= The input =
### src/rtl/peak_detection.sv
`default_nettype none
// ============================================================================
// Module   : peak_detection
// Purpose  : Streaming smoothed z-score peak detector on signed fixed-point
//            samples; pulses the value and index of each positive peak region.
// Revision : 1.0
// ============================================================================
module peak_detection #(
  parameter int DATA_WIDTH = 16,
  parameter int MAX_LAG    = 64,
  parameter int Q          = 8
) (
  input  logic                         clk,
  input  logic                         rst,
  input  logic signed [DATA_WIDTH-1:0] new_sample,
  input  logic [5:0]                   lag,
  input  logic [15:0]                  threshold,
  input  logic [15:0]                  influence,
  input  logic                         en,
  output logic signed [DATA_WIDTH-1:0] filtered_value,
  output logic                         peak_point,
  output logic signed [DATA_WIDTH-1:0] peakx,
  output logic [13:0]                  peaky,
  output logic [7:0]                   peak_count_out
);

  localparam int c_SUM_W  = DATA_WIDTH + 7;
  localparam int c_DEV_W  = DATA_WIDTH + 6;
  localparam int c_EXT_W  = c_SUM_W + 1;
  localparam int c_PROD_W = 16 + c_DEV_W;
  localparam int c_CMP_W  = c_PROD_W + 2;
  localparam int c_BL_W   = DATA_WIDTH + Q + 3;
  localparam int c_INF_W  = Q + 1;
  localparam int c_PTR_W  = $clog2(MAX_LAG);
  localparam int c_ONE    = 1 << Q;

  localparam logic signed [c_BL_W-1:0] c_BL_MAX = c_BL_W'((64'sd1 <<< (DATA_WIDTH-1)) - 64'sd1);
  localparam logic signed [c_BL_W-1:0] c_BL_MIN = -c_BL_MAX - c_BL_W'(1);

  localparam logic [1:0] c_ST_IDLE   = 2'd0;
  localparam logic [1:0] c_ST_WARM   = 2'd1;
  localparam logic [1:0] c_ST_DETECT = 2'd2;

  logic [1:0]                  r_state;
  logic [1:0]                  w_state_next;
  logic                        w_detect;
  logic                        w_warm;
  logic                        w_lag_latch;

  logic [5:0]                  r_lag;
  logic [c_PTR_W-1:0]          r_ptr;
  logic [6:0]                  r_warm_cnt;
  logic [13:0]                 r_idx;
  logic signed [c_SUM_W-1:0]   r_sum;
  logic [c_DEV_W-1:0]          r_devsum;
  logic signed [DATA_WIDTH-1:0] r_prev_filt;
  logic                        r_region_open;
  logic signed [DATA_WIDTH-1:0] r_max;
  logic [13:0]                 r_max_idx;

  logic signed [DATA_WIDTH-1:0] r_fbuf [0:MAX_LAG-1];
  logic [DATA_WIDTH-1:0]        r_dbuf [0:MAX_LAG-1];

  logic [5:0]                  w_lag_sel;
  logic [5:0]                  w_len;
  logic [2:0]                  w_k;
  logic                        w_warm_done;
  logic                        w_ptr_last;
  logic [c_PTR_W-1:0]          w_ptr_next;

  logic signed [c_SUM_W-1:0]   w_mean;
  logic [c_DEV_W-1:0]          w_dev;
  logic signed [c_EXT_W-1:0]   w_diff;
  logic [c_PROD_W-1:0]         w_prod;
  logic [c_PROD_W-1:0]         w_td;
  logic signed [c_CMP_W-1:0]   w_diff_c;
  logic signed [c_CMP_W-1:0]   w_td_c;
  logic                        w_sig_pos;
  logic                        w_sig_neg;

  logic [c_INF_W-1:0]          w_inf;
  logic [c_INF_W-1:0]          w_inf_rem;
  logic signed [c_BL_W-1:0]    w_blend;
  logic signed [c_BL_W-1:0]    w_blend_sh;
  logic signed [DATA_WIDTH-1:0] w_filt_blend;
  logic signed [DATA_WIDTH-1:0] w_filt;

  logic signed [c_EXT_W-1:0]   w_fdiff;
  logic [c_EXT_W-1:0]          w_fabs;
  logic signed [DATA_WIDTH:0]  w_wdiff;
  logic [DATA_WIDTH:0]         w_wabs;
  logic [DATA_WIDTH-1:0]       w_dent_det;
  logic [DATA_WIDTH-1:0]       w_dent_warm;
  logic [DATA_WIDTH-1:0]       w_dentry;

  logic signed [DATA_WIDTH-1:0] w_fold;
  logic [DATA_WIDTH-1:0]       w_dold;
  logic signed [c_SUM_W-1:0]   w_fold_ext;
  logic [c_DEV_W-1:0]          w_dold_ext;
  logic signed [c_SUM_W-1:0]   w_sum_next;
  logic [c_DEV_W-1:0]          w_devsum_next;

  // Phase sequencer: lag not yet latched, filling the window, detecting.
  always_ff @(posedge clk) begin
    if (rst) begin
      r_state <= c_ST_IDLE;
    end else begin
      r_state <= w_state_next;
    end
  end

  always_comb begin
    w_state_next = r_state;
    case (r_state)
      c_ST_IDLE: begin
        if (en) begin
          w_state_next = w_warm_done ? c_ST_DETECT : c_ST_WARM;
        end
      end
      c_ST_WARM: begin
        if (en && w_warm_done) begin
          w_state_next = c_ST_DETECT;
        end
      end
      c_ST_DETECT: w_state_next = c_ST_DETECT;
      default:     w_state_next = c_ST_IDLE;
    endcase
  end

  always_comb begin
    w_detect    = 1'b0;
    w_warm      = 1'b0;
    w_lag_latch = 1'b0;
    case (r_state)
      c_ST_IDLE: begin
        w_warm      = 1'b1;
        w_lag_latch = en;
      end
      c_ST_WARM:   w_warm   = 1'b1;
      c_ST_DETECT: w_detect = 1'b1;
      default: begin
        w_detect    = 1'b0;
        w_warm      = 1'b0;
        w_lag_latch = 1'b0;
      end
    endcase
  end

  // The very first accepted sample must already see the lag it latches.
  assign w_lag_sel   = (r_state == c_ST_IDLE) ? lag : r_lag;
  assign w_len       = (w_lag_sel == 6'd0) ? 6'd1 : w_lag_sel;
  assign w_warm_done = ({1'b0, w_len} == (r_warm_cnt + 7'd1));
  assign w_ptr_last  = (r_ptr == c_PTR_W'(w_len - 6'd1));
  assign w_ptr_next  = w_ptr_last ? '0 : r_ptr + c_PTR_W'(1);

  always_comb begin
    w_k = 3'd0;
    for (int b = 0; b < 6; b++) begin
      if (w_len[b]) begin
        w_k = 3'(b);
      end
    end
  end

  assign w_mean   = r_sum >>> w_k;
  assign w_dev    = r_devsum >> w_k;
  assign w_diff   = c_EXT_W'(new_sample) - c_EXT_W'(w_mean);
  assign w_prod   = c_PROD_W'(threshold) * c_PROD_W'(w_dev);
  assign w_td     = w_prod >> Q;
  assign w_diff_c = c_CMP_W'(w_diff);
  assign w_td_c   = $signed(c_CMP_W'(w_td));

  assign w_sig_pos = w_detect && (w_diff_c > w_td_c);
  assign w_sig_neg = w_detect && (w_diff_c < -w_td_c);

  assign w_inf     = (influence > 16'(c_ONE)) ? c_INF_W'(c_ONE) : influence[Q:0];
  assign w_inf_rem = c_INF_W'(c_ONE) - w_inf;
  assign w_blend   = $signed(c_BL_W'(w_inf)) * c_BL_W'(new_sample)
                   + $signed(c_BL_W'(w_inf_rem)) * c_BL_W'(r_prev_filt);
  assign w_blend_sh = w_blend >>> Q;

  // A convex blend never leaves the sample range; clamping just makes that explicit.
  always_comb begin
    if (w_blend_sh > c_BL_MAX) begin
      w_filt_blend = c_BL_MAX[DATA_WIDTH-1:0];
    end else if (w_blend_sh < c_BL_MIN) begin
      w_filt_blend = c_BL_MIN[DATA_WIDTH-1:0];
    end else begin
      w_filt_blend = w_blend_sh[DATA_WIDTH-1:0];
    end
  end

  assign w_filt = (w_sig_pos || w_sig_neg) ? w_filt_blend : new_sample;

  assign w_fdiff    = c_EXT_W'(w_filt) - c_EXT_W'(w_mean);
  assign w_fabs     = w_fdiff[c_EXT_W-1] ? -w_fdiff : w_fdiff;
  assign w_dent_det = (w_fabs > c_EXT_W'({DATA_WIDTH{1'b1}})) ? '1 : w_fabs[DATA_WIDTH-1:0];

  assign w_wdiff     = (DATA_WIDTH+1)'(new_sample) - (DATA_WIDTH+1)'(r_prev_filt);
  assign w_wabs      = w_wdiff[DATA_WIDTH] ? -w_wdiff : w_wdiff;
  assign w_dent_warm = (r_idx == 14'd0) ? '0 :
                       (w_wabs > {1'b0, {DATA_WIDTH{1'b1}}}) ? '1 : w_wabs[DATA_WIDTH-1:0];

  assign w_dentry = w_detect ? w_dent_det : w_dent_warm;

  assign w_fold        = r_fbuf[r_ptr];
  assign w_dold        = r_dbuf[r_ptr];
  assign w_fold_ext    = w_detect ? c_SUM_W'(w_fold) : '0;
  assign w_dold_ext    = w_detect ? c_DEV_W'(w_dold) : '0;
  assign w_sum_next    = r_sum + c_SUM_W'(w_filt) - w_fold_ext;
  assign w_devsum_next = r_devsum + c_DEV_W'(w_dentry) - w_dold_ext;

  // Window storage; contents before the first fill are never read.
  always_ff @(posedge clk) begin
    if (en && !rst) begin
      r_fbuf[r_ptr] <= w_filt;
      r_dbuf[r_ptr] <= w_dentry;
    end
  end

  always_ff @(posedge clk) begin
    if (rst) begin
      r_lag          <= '0;
      r_ptr          <= '0;
      r_warm_cnt     <= '0;
      r_idx          <= '0;
      r_sum          <= '0;
      r_devsum       <= '0;
      r_prev_filt    <= '0;
      r_region_open  <= 1'b0;
      r_max          <= '0;
      r_max_idx      <= '0;
      filtered_value <= '0;
      peak_point     <= 1'b0;
      peakx          <= '0;
      peaky          <= '0;
      peak_count_out <= '0;
    end else begin
      peak_point <= 1'b0;
      if (en) begin
        if (w_lag_latch) begin
          r_lag <= lag;
        end
        if (w_warm) begin
          r_warm_cnt <= r_warm_cnt + 7'd1;
        end
        r_idx          <= r_idx + 14'd1;
        r_ptr          <= w_ptr_next;
        r_sum          <= w_sum_next;
        r_devsum       <= w_devsum_next;
        r_prev_filt    <= w_filt;
        filtered_value <= w_filt;

        // Only positive excursions form regions; ties keep the earliest index.
        if (w_sig_pos) begin
          if (!r_region_open) begin
            r_region_open <= 1'b1;
            r_max         <= new_sample;
            r_max_idx     <= r_idx;
          end else if (new_sample > r_max) begin
            r_max     <= new_sample;
            r_max_idx <= r_idx;
          end
        end else if (r_region_open) begin
          r_region_open <= 1'b0;
          peak_point    <= 1'b1;
          peakx         <= r_max;
          peaky         <= r_max_idx;
          if (peak_count_out != 8'hFF) begin
            peak_count_out <= peak_count_out + 8'd1;
          end
        end
      end
    end
  end

endmodule
`default_nettype wire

= Your assignment =
In the records above, find each line holding "peaky" and copy it.

= Problem solution =
  output logic [13:0]                  peaky,
      peaky          <= '0;
          peaky         <= r_max_idx;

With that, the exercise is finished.